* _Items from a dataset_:
## config.mk

```make
export PLATFORM = sky130hd
export DESIGN_NAME = rsw_reset_source
export DESIGN_NICKNAME = d
export VERILOG_FILES = /design/src/rtl/rsw_pkg.sv /design/src/rtl/rsw_dog_counter.sv /design/src/rtl/rsw_reset_source.sv
export SDC_FILE = /design/constraint.sdc
export NUM_CORES = 1
export LEC_CHECK = 0
export BUFFER_PORTS_ARGS = -buffer_cell sky130_fd_sc_hd__buf_2
export CAP_MARGIN = 5
export CORE_MARGIN = 4
export CORE_UTILIZATION = 62
export CTS_BUF_LIST = sky130_fd_sc_hd__clkbuf_8
export DETAILED_ROUTE_END_ITERATION = 8
export PLACE_DENSITY = 0.95
export SYNTH_ARGS = -nofsm -noshare
export SYNTH_HDL_FRONTEND = slang
export SYNTH_SLANG_ARGS = --single-unit
```

## constraint.sdc

```tcl
create_clock -name hclk -period 4.3 [get_ports hclk]
set_input_delay 0.645 -clock hclk [delete_from_list [all_inputs] [get_ports hclk]]
set_output_delay 0.645 -clock hclk [all_outputs]
set_load 0.02 [all_outputs]
```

* _Task to carry out_:
The string "hclk" may appear in lines of the entries above. Say how many such lines there are, as a number only.

* _Expected answer_:
3